🤖 AI Summary
This work addresses the limitations of existing approaches in few-shot tabular learning, where traditional methods incur high computational costs and direct use of large language models (LLMs) raises privacy concerns while neglecting semantic relationships among features. To overcome these challenges, the authors propose a novel paradigm that integrates LLM priors with graph neural networks. Specifically, they introduce a Unified Semantic Tabular Node Encoder (USTNE) to infer semantic relationships between features via LLM prompting, construct a task-adaptive semantic graph, and refine its structure through a task-oriented graph refinement mechanism. Prediction is then performed using a graph neural network. This approach explicitly models feature semantics while preserving data privacy and achieves significant performance gains over both conventional and LLM-based methods across multiple few-shot tabular benchmarks.
📝 Abstract
Few-shot tabular learning provides a cost-effective approach for real-world applications where annotation is costly and collecting sufficient samples for new tasks is difficult. Existing Traditional and LLM-based methods have demonstrated effectiveness in few-shot scenarios. However, traditional methods need additional training on unlabeled or generated data, which incur significant computational overhead. In addition, LLM-based methods that directly feed raw tabular data into LLMs raise privacy and compliance concerns. More importantly, both paradigms largely overlook the semantic relationships between features, which provide structural and semantic prior for constructing a semantic graph. Semantic graph is essential for modeling meaningful feature interactions in few-shot scenarios. In this paper, we propose TAROT, a GNN-based framework that encodes the structural and semantic prior by constructing and refining a task-adaptive semantic graph from this prior, thereby improving predictive performance in few-shot tabular learning.
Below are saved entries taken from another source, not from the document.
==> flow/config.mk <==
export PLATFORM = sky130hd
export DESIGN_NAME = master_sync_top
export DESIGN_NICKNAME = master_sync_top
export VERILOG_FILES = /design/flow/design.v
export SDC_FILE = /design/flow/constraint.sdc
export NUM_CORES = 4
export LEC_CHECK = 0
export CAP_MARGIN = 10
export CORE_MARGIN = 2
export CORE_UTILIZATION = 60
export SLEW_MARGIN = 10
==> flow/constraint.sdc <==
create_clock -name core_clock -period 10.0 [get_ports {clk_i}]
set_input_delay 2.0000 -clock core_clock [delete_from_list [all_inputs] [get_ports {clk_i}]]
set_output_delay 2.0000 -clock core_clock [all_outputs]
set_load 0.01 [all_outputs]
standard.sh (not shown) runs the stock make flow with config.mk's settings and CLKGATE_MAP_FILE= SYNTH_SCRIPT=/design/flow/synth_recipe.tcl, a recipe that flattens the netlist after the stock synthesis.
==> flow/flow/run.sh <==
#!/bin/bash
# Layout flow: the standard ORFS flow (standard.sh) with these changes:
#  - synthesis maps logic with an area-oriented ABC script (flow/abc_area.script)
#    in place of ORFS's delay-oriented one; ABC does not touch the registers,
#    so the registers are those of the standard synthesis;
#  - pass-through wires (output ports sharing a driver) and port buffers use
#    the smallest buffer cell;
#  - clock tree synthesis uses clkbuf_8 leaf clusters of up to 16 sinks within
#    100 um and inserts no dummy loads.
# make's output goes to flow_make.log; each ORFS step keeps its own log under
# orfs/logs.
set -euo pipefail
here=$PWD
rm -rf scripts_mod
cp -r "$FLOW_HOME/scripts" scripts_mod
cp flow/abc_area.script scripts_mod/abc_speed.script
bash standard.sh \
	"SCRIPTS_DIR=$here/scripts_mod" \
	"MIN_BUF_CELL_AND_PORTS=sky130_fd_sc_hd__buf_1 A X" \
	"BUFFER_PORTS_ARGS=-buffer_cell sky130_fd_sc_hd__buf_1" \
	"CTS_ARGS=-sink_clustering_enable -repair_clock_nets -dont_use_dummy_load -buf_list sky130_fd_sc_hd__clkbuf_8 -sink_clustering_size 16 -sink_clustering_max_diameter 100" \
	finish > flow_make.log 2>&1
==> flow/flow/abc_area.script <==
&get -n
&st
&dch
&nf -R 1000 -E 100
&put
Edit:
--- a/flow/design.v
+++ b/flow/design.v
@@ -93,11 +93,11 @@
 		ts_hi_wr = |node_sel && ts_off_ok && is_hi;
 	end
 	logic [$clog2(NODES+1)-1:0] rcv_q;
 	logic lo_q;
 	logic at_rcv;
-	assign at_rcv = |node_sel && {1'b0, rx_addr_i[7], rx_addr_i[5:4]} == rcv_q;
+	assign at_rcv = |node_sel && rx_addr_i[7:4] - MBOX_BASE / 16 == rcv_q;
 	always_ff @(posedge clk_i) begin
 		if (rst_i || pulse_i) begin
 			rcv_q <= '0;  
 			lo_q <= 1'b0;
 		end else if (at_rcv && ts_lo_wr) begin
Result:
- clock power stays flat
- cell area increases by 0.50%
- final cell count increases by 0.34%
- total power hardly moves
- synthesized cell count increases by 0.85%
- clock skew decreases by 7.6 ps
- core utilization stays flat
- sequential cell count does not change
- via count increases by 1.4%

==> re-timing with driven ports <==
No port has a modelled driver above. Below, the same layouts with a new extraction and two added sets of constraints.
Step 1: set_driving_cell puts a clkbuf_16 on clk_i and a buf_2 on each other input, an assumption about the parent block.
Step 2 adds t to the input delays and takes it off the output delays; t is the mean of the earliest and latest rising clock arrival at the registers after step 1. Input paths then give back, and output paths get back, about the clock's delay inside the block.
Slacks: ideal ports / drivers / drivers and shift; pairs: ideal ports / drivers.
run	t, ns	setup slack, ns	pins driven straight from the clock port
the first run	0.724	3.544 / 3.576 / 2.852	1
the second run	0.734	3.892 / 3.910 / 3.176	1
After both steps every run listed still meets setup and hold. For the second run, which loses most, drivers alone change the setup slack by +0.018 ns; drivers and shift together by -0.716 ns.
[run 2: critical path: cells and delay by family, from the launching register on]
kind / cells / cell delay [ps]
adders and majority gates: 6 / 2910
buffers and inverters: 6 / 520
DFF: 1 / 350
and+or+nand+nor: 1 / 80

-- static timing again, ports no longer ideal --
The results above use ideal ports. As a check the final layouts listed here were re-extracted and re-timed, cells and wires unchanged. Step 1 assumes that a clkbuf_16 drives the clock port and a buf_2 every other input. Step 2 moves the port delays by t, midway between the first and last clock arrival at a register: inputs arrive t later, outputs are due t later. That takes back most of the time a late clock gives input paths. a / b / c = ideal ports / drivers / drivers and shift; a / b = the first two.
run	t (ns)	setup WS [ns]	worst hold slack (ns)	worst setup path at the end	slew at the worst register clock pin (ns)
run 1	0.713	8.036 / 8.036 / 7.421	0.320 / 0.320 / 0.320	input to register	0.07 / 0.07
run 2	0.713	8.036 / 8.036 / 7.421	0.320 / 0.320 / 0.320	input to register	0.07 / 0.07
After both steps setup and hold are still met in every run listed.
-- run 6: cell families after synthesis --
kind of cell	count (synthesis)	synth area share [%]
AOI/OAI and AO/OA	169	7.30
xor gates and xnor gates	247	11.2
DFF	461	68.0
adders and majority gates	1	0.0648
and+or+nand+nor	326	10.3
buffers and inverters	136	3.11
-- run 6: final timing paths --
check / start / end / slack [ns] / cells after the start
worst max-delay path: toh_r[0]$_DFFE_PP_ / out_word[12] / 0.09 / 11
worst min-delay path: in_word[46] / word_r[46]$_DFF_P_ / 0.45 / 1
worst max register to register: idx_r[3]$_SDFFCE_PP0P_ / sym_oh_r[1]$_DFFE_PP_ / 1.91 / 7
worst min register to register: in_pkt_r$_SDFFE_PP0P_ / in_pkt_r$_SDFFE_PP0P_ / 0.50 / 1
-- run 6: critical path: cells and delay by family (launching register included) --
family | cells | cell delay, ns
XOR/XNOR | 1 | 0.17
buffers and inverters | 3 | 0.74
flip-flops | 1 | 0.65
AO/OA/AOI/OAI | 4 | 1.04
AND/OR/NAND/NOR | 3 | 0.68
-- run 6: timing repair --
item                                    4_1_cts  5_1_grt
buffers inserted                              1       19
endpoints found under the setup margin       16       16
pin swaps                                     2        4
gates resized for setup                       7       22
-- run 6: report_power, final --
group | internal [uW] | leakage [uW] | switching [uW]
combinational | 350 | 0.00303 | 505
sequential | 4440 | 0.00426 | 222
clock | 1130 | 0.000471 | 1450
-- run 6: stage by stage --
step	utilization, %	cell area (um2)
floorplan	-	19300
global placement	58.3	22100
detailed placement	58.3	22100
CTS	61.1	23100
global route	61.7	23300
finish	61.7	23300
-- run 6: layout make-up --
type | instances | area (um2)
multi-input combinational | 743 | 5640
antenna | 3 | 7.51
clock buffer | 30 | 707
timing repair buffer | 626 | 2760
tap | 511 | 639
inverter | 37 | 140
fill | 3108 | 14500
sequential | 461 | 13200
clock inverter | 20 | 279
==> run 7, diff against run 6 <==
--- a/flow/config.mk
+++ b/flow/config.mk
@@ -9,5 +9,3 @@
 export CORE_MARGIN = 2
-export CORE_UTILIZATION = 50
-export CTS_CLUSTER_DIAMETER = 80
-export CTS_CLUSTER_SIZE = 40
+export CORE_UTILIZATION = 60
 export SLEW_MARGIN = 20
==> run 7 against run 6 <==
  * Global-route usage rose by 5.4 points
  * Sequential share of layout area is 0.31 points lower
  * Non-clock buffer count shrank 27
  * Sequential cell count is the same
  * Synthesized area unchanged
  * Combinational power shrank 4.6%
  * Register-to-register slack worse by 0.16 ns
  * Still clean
This design comes from an exercise in tuning for a short achievable clock period on the open sky130 flow, not from production work.
Function was not checked in any run shown here: the RTL went through the layout flow alone.
Power is estimated from default activity; no workload was simulated.

### constraint.sdc
create_clock -name core_clock -period 7.0 [get_ports {clk_i}]
set_input_delay 1.4000 -clock core_clock [delete_from_list [all_inputs] [get_ports {clk_i}]]
set_output_delay 1.4000 -clock core_clock [all_outputs]
set_load 0.01 [all_outputs]
### config.mk
export PLATFORM = sky130hd
export DESIGN_NAME = branch_predictor
export DESIGN_NICKNAME = branch_predictor
export VERILOG_FILES = /design/flow/design.v
export SDC_FILE = /design/flow/constraint.sdc
export NUM_CORES = 4
export LEC_CHECK = 0
export ABC_CLOCK_PERIOD_IN_PS = 4000
export CAP_MARGIN = 20
export CORE_MARGIN = 2
export CORE_UTILIZATION = 40
export SETUP_SLACK_MARGIN = 2.0
export SLEW_MARGIN = 20
export SYNTH_HIERARCHICAL = 1
Context: an optimization exercise on an open-source flow, tuned for small area. The choices shown serve that exercise and are no tape-out recipe. Only simulation tests tie the RTL to the original design; equivalence was not proved. Power is estimated from default activity; no workload was simulated.

==> flow/design.v (excerpt) <==
module flight_core (
  input  logic               clk,
  input  logic               reset,
  input  logic               arm,
  input  logic               rc_valid,
  input  logic [10:0]        rc_throttle,
  input  logic [10:0]        rc_roll,
  input  logic [10:0]        rc_pitch,
  input  logic [10:0]        rc_yaw,
  input  logic               gyro_valid,
  input  logic [15:0]        gyro_roll,
  input  logic [15:0]        gyro_pitch,
  input  logic [15:0]        gyro_yaw,
  output logic               motor_1,
  output logic               motor_2,
  output logic               motor_3,
  output logic               motor_4
);
export LEC_CHECK = 0
export CAP_MARGIN = 20
export CORE_MARGIN = 2
export CORE_UTILIZATION = 55
export PLACE_DENSITY = 0.7
export SLEW_MARGIN = 20
export SYNTH_HIERARCHICAL = 1
export SYNTH_MINIMUM_KEEP_SIZE = 0
create_clock -name core_clock -period 10.0 [get_ports {clk}]
standard.sh (not shown) runs the stock make flow with config.mk's settings and CLKGATE_MAP_FILE= SYNTH_SCRIPT=/design/flow/synth_recipe.tcl, a recipe that flattens the netlist after the stock synthesis.
==> flow/flow/run.sh <==
#!/bin/bash
# The standard layout, with the smallest buffer on the ports and a clock
# tree of small buffers without dummy loads. The make output goes to
# flow_make.log here; every tool's own log stays under orfs/logs.
set -euo pipefail
CTS="-sink_clustering_enable -repair_clock_nets -buf_list sky130_fd_sc_hd__clkbuf_8 -sink_clustering_size 18 -sink_clustering_max_diameter 60 -dont_use_dummy_load"
bash standard.sh \
  "BUFFER_PORTS_ARGS=-buffer_cell sky130_fd_sc_hd__buf_1" \
  "CTS_ARGS=$CTS" \
  finish > flow_make.log 2>&1
The first run passed the timing, design-rule and antenna checks.
This is an optimization exercise on Yosys and OpenROAD, whose aim is small area and a short achievable clock period, not a production implementation.
In this exercise RTL edits were held to simulation tests only and were not proved equivalent to the original.
Power is estimated from default activity; no workload was simulated.

== run A ==
## binomial_pipeline_schedule
module binomial_pipeline_schedule (
  input  logic                              clk_i,
  input  logic                              rst_ni,
  input  logic                              start_i,
  output logic                              busy_o,
  input  logic                              req_type_i,
  input  logic [bps_pkg::RankBits-1:0]      rank_i,
  input  logic [bps_pkg::StepBits-1:0]      step_i,
  input  logic                              cfg_we_i,
  input  logic [bps_pkg::CfgIdxBits-1:0]    cfg_idx_i,
  input  logic [bps_pkg::CfgDataBits-1:0]   cfg_wdata_i,
  output logic                              valid_o,
  output logic                              transfer_valid_o,
  output logic [bps_pkg::RankBits-1:0]      peer_rank_o,
  output logic [bps_pkg::BlockBits-1:0]     block_index_o,
  output logic [bps_pkg::StepBits-1:0]      forged_index_o
);
  assign busy_o = 1'b0;
  logic [3:0]  lx_q;
  logic [15:0] bx_q;
  logic        zb_q;
  always_ff @(posedge clk_i or negedge rst_ni) begin
  ...
Size: about 2100 cells after synthesis, ~300 flip-flops, ~110 I/O pins.
clock: 7.0 ns
lec_check: 0
abc_area: 1
cap_margin: 20
core_margin: 2
core_utilization: 40
place_density: 0.75
setup_slack_margin: 4.4
slew_margin: 20
standard.sh (not shown) runs the stock make flow with config.mk's settings and CLKGATE_MAP_FILE= SYNTH_SCRIPT=/design/flow/synth_recipe.tcl, a recipe that flattens the netlist after the stock synthesis.
==> flow/flow/run.sh <==
#!/bin/bash
# The standard ORFS layout with two changes: Yosys's adder-cell mapping is off, so that ABC
# maps the arithmetic together with the rest of the logic, and the port buffers are
# buf_2 cells. Registers and everything else as in standard.sh; each tool's output lands
# in orfs/logs, make's own output in make_finish.log.
set -euo pipefail
cd "$(dirname "$0")/.."
bash standard.sh ADDER_MAP_FILE= "BUFFER_PORTS_ARGS=-buffer_cell sky130_fd_sc_hd__buf_2" finish > make_finish.log 2>&1
Run A finished every step from synthesis to the final layout, and the layout passed the timing, design-rule and antenna checks.
What follows belongs to an exercise in optimizing a design on an open flow for small area, a short achievable clock period and few clock cycles per item; a production flow would make more cautious choices. In this exercise RTL edits were held to simulation tests only and were not proved equivalent to the original.

==> flow/design.v (outline; a module is shown in full before it is edited, if it fits) <==
// module pdvl_st1a: 1455 lines
// module pdvl_fin32: 446 lines
// module pdvl_st2a: 2257 lines
// module pdvl_fin26: 358 lines
// module pdvl_radd: 16 lines
// module dual_axis_pd_velocity_loop: 154 lines
module dual_axis_pd_velocity_loop (
   input  logic         clock,
   input  logic         reset,
   input  logic         req_valid,
   output logic         req_ready,
   input  logic [15:0]  req_cmd_x,
   input  logic [15:0]  req_cmd_y,
   input  logic [15:0]  req_vel_x,
   input  logic [15:0]  req_vel_y,
   output logic         rsp_valid,
   input  logic         rsp_ready,
   output logic [15:0]  rsp_out_x,
   output logic [15:0]  rsp_out_y,
   output logic         rsp_clipped,
   input  logic         csr_valid,
   output logic         csr_ready,
   input  logic [2:0]   csr_index,
   input  logic [31:0]  csr_data
);
  // ...
==> flow/run.sh <==
#!/bin/bash
# synth_recipe.tcl (not shown) runs the flow's synth.tcl, then flattens the netlist and writes it again
# the make line also repeats each setting of config.mk as NAME=value (left out here)
make -C /OpenROAD-flow-scripts/flow DESIGN_CONFIG=/design/flow/config.mk WORK_HOME=/design/flow/orfs CLKGATE_MAP_FILE= SYNTH_SCRIPT=/design/flow/synth_recipe.tcl finish
==> flow/config.mk <==
export PLATFORM = sky130hd
export DESIGN_NAME = dual_axis_pd_velocity_loop
export DESIGN_NICKNAME = dual_axis_pd_velocity_loop
export VERILOG_FILES = /design/flow/design.v
export SDC_FILE = /design/flow/constraint.sdc
export NUM_CORES = 4
export LEC_CHECK = 0
export ABC_AREA = 1
export CAP_MARGIN = 10
export CORE_MARGIN = 2
export CORE_UTILIZATION = 30
export CTS_CLUSTER_DIAMETER = 100
export CTS_CLUSTER_SIZE = 18
export SETUP_SLACK_MARGIN = 5.0
export SLEW_MARGIN = 10
==> flow/constraint.sdc <==
create_clock -name core_clock -period 11.0 [get_ports {clock}]
set_input_delay 2.2000 -clock core_clock [delete_from_list [all_inputs] [get_ports {clock}]]
set_output_delay 2.2000 -clock core_clock [all_outputs]
set_load 0.01 [all_outputs]
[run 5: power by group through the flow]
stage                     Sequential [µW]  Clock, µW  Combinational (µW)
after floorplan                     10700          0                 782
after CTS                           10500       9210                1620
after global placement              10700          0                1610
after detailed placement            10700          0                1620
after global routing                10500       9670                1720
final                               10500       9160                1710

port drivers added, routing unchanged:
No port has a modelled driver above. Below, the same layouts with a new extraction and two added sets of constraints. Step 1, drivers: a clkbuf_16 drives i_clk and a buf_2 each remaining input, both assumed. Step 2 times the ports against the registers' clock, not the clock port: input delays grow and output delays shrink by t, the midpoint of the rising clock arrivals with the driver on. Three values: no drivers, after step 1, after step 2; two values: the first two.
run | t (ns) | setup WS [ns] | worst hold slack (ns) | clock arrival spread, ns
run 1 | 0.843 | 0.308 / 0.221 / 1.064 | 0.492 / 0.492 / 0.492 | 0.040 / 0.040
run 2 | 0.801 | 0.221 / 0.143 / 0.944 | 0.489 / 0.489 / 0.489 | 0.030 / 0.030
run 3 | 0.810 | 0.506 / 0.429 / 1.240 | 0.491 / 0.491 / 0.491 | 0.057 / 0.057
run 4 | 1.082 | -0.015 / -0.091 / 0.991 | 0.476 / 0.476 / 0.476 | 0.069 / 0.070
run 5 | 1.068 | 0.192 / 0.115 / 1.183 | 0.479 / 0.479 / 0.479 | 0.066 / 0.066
TAROT first encodes heterogeneous tabular data into unified node semantic representations via a Unified Semantic Tabular Node Encoder (USTNE). Then, it prompts LLMs to infer the semantic relationship between features based on the task description and feature names to construct a semantic graph. To mitigate structural noise introduced by the hallucination of LLMs, TAROT introduces Task-adaptive Semantic Graph Refinement that prunes spurious or task-unrelated edges and adds missing task-related ones, aligning the graph structure with the downstream objective. Finally, a GNN performs message passing over the refined graph to capture task-related semantic dependencies for prediction. Extensive experiments on various few-shot tabular learning benchmarks demonstrate the superior performance of TAROT, establishing it as a state-of-the-art approach in this domain.